Typed Options Helper

new Regula(form, options) remains the main and only construction path.

If you want to keep typed options in a separate constant without repeating the full Regula generics at the call site, use defineRegulaOptions(...):

import { defineRegulaOptions, Regula } from '@reforgium/regula';

const options = defineRegulaOptions<CheckoutPatchSource, CheckoutPayload>(checkoutForm, {
  rules: {
    email: {
      patch: {
        from: 'profile.email',
        map: ({ source }) => source.profile.email.trim(),
      },
    },
  },
});

const regula = new Regula(checkoutForm, options);

Date Period Fields

Compound fields such as PrimeNG date ranges are still harder for TypeScript to infer perfectly, especially when the field value is a tuple or custom object.

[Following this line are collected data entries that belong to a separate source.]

==> src/rtl/sine_reader.sv <==
`timescale 1ns/1ps
`include "music_settings.svh"

module sine_reader (
    input  logic                     clk,
    input  logic                     reset,
    input  logic [`MUSIC_STEP_W-1:0] step_size,      // Phase increment per sample
    input  logic                     generate_next,  // One-cycle sample request
    output music_pkg::sample_t       sample          // Valid two cycles after the request
);

    music_pkg::phase_t    phase;      // Running phase accumulator
    music_pkg::phase_t    step_ext;   // Step widened to phase width
    music_pkg::sine_sel_t phase_sel;  // Top phase bits to the table

    // Zero-extend, the step is always a positive increment
    assign step_ext = music_pkg::phase_t'(step_size);

    // Stage one of the sample pipeline
    always_ff @(posedge clk) begin
        if (reset) begin
            phase <= '0;
        end else if (step_size == '0) begin
            phase <= '0;  // Rest parks at table entry 0, so output is exactly 0
        end else if (generate_next) begin
            phase <= phase + step_ext;  // Wraps naturally at full period
        end
    end

    // Quadrant and table index come straight off the MSBs
    assign phase_sel = phase[`MUSIC_PHASE_W-1 -: $bits(music_pkg::sine_sel_t)];

    // Stage two, registered table read
    sine_rom sine_table (
        .clk      (clk),
        .phase_sel(phase_sel),
        .sample   (sample)
    );

endmodule

==> src/rtl/note_player.sv <==
`timescale 1ns/1ps
`include "music_settings.svh"

module note_player (
    input  logic                 clk,
    input  logic                 reset,
    input  logic                 play_enable,           // Level, pauses playback when low
    input  logic                 load_new_note,         // One-cycle load strobe
    input  music_pkg::note_cmd_t note_cmd,              // Note and duration to load
    input  logic                 beat,                  // One-cycle beat tick
    input  logic                 generate_next_sample,  // Codec sample request
    output logic                 done_with_note,        // Stays high once the note has run out
    output music_pkg::sample_t   sample_out,            // Mixed sample, holds between pulses
    output logic                 new_sample_ready       // Pulse three cycles after a request
);

    logic [`MUSIC_NOTE_W-1:0] note;             // Note currently sounding
    logic [`MUSIC_DUR_W-1:0]  beats_left;       // Duration countdown
    logic [`MUSIC_STEP_W-1:0] step_size;        // Fundamental step
    logic [`MUSIC_STEP_W-1:0] overtone_step;    // Twice the fundamental
    logic                     generate_next;    // Request qualified by play_enable
    logic [2:0]               strobe_pipe;      // Tracks requests through the pipeline
    music_pkg::sample_t       fund_sample;
    music_pkg::sample_t       overtone_sample;
    logic [`MUSIC_SAMPLE_W:0] mix_sum;          // One extra bit for overflow

    // Note register, feeds the step lookup
    always_ff @(posedge clk) begin
        if (reset) begin
            note <= '0;  // Start on a rest
        end else if (load_new_note) begin
            note <= note_cmd.note;
        end
    end

    // Counts beats down to zero, then holds there
    always_ff @(posedge clk) begin
        if (reset) begin
            beats_left <= '0;
        end else if (play_enable && load_new_note) begin
            beats_left <= note_cmd.duration;
        end else if (play_enable && beat && !done_with_note) begin
            beats_left <= beats_left - 1'b1;
        end
    end
    assign done_with_note = (beats_left == '0);

    frequency_rom freq_rom (.clk(clk), .note(note), .step_size(step_size));

    assign generate_next = play_enable && generate_next_sample;
    assign overtone_step = step_size << 1;  // One octave up

    sine_reader fund_reader (
        .clk(clk), .reset(reset), .step_size(step_size),
        .generate_next(generate_next), .sample(fund_sample)
    );
    sine_reader overtone_reader (
        .clk(clk), .reset(reset), .step_size(overtone_step),
        .generate_next(generate_next), .sample(overtone_sample)
    );

    // Fundamental plus overtone at half amplitude, sign-extended to 17 bits
    assign mix_sum = {fund_sample[`MUSIC_SAMPLE_W-1], fund_sample}
                   + {{2{overtone_sample[`MUSIC_SAMPLE_W-1]}},
                      overtone_sample[`MUSIC_SAMPLE_W-1:1]};

    // Stage three, mix register and strobe delay
    always_ff @(posedge clk) begin
        if (reset) begin
            strobe_pipe <= '0;
            sample_out  <= '0;
        end else begin
            strobe_pipe <= {strobe_pipe[1:0], generate_next};
            if (strobe_pipe[1]) begin
                // Sign bits disagree on overflow, so fold by halving the sum
                if (mix_sum[`MUSIC_SAMPLE_W] != mix_sum[`MUSIC_SAMPLE_W-1]) begin
                    sample_out <= mix_sum[`MUSIC_SAMPLE_W:1];
                end else begin
                    sample_out <= mix_sum[`MUSIC_SAMPLE_W-1:0];
                end
            end
        end
    end
    assign new_sample_ready = strobe_pipe[2];

endmodule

For those cases, regula now helps with:

  • key-safe field rules
  • value inference for regula.fields.period
  • field-level patch/payload support

But a local cast inside submit.map(...) can still be reasonable when the UI field shape is complex:

period: {
  submit: {
    as: 'fragment',
    map: ({ field }) => {
      const [start, end] = field.value as [Date | null, Date | null];

      return {
        start: start ? formatDate(start) : null,
        end: end ? formatDate(end) : null,
      };
    },
  },
}

The goal is to keep as local to the compound field boundary instead of scattering casts across the whole form integration.

Not in v0

  • broad async orchestration
  • debounce policy framework
  • state machine for sections or whole forms
  • changed-only submission engine
  • advanced server derive/reconciliation model
  • renderer integration layer
  • schema-driven configuration

Package Status

regula is still early and intentionally narrow, but it is no longer only a package scaffold.

What exists now:

  • working Nx package
  • implemented Regula runtime
  • built-in Signal Forms host path
  • auto-connected resetOn relationship wiring for Signal Forms
  • sandbox page at test-routing/regula
  • initial re-form-field component
  • initial codec/patch/payload path

What still needs pressure:

  • real-form validation against more than one consumer
  • tighter relationship/reset cascade model
  • continued pressure to keep Regula a layer above the host form system

Go / No-Go Questions

Proceed only if the answers remain "yes":

  1. Can this stay a behavior layer instead of a form platform?
  2. Can the first version solve concrete cases with a small API?
  3. Can the cascade model stay deterministic and debuggable?
  4. Can Angular integration stay behind a narrow host boundary?
  5. Will more than one package or app in the repo realistically reuse it?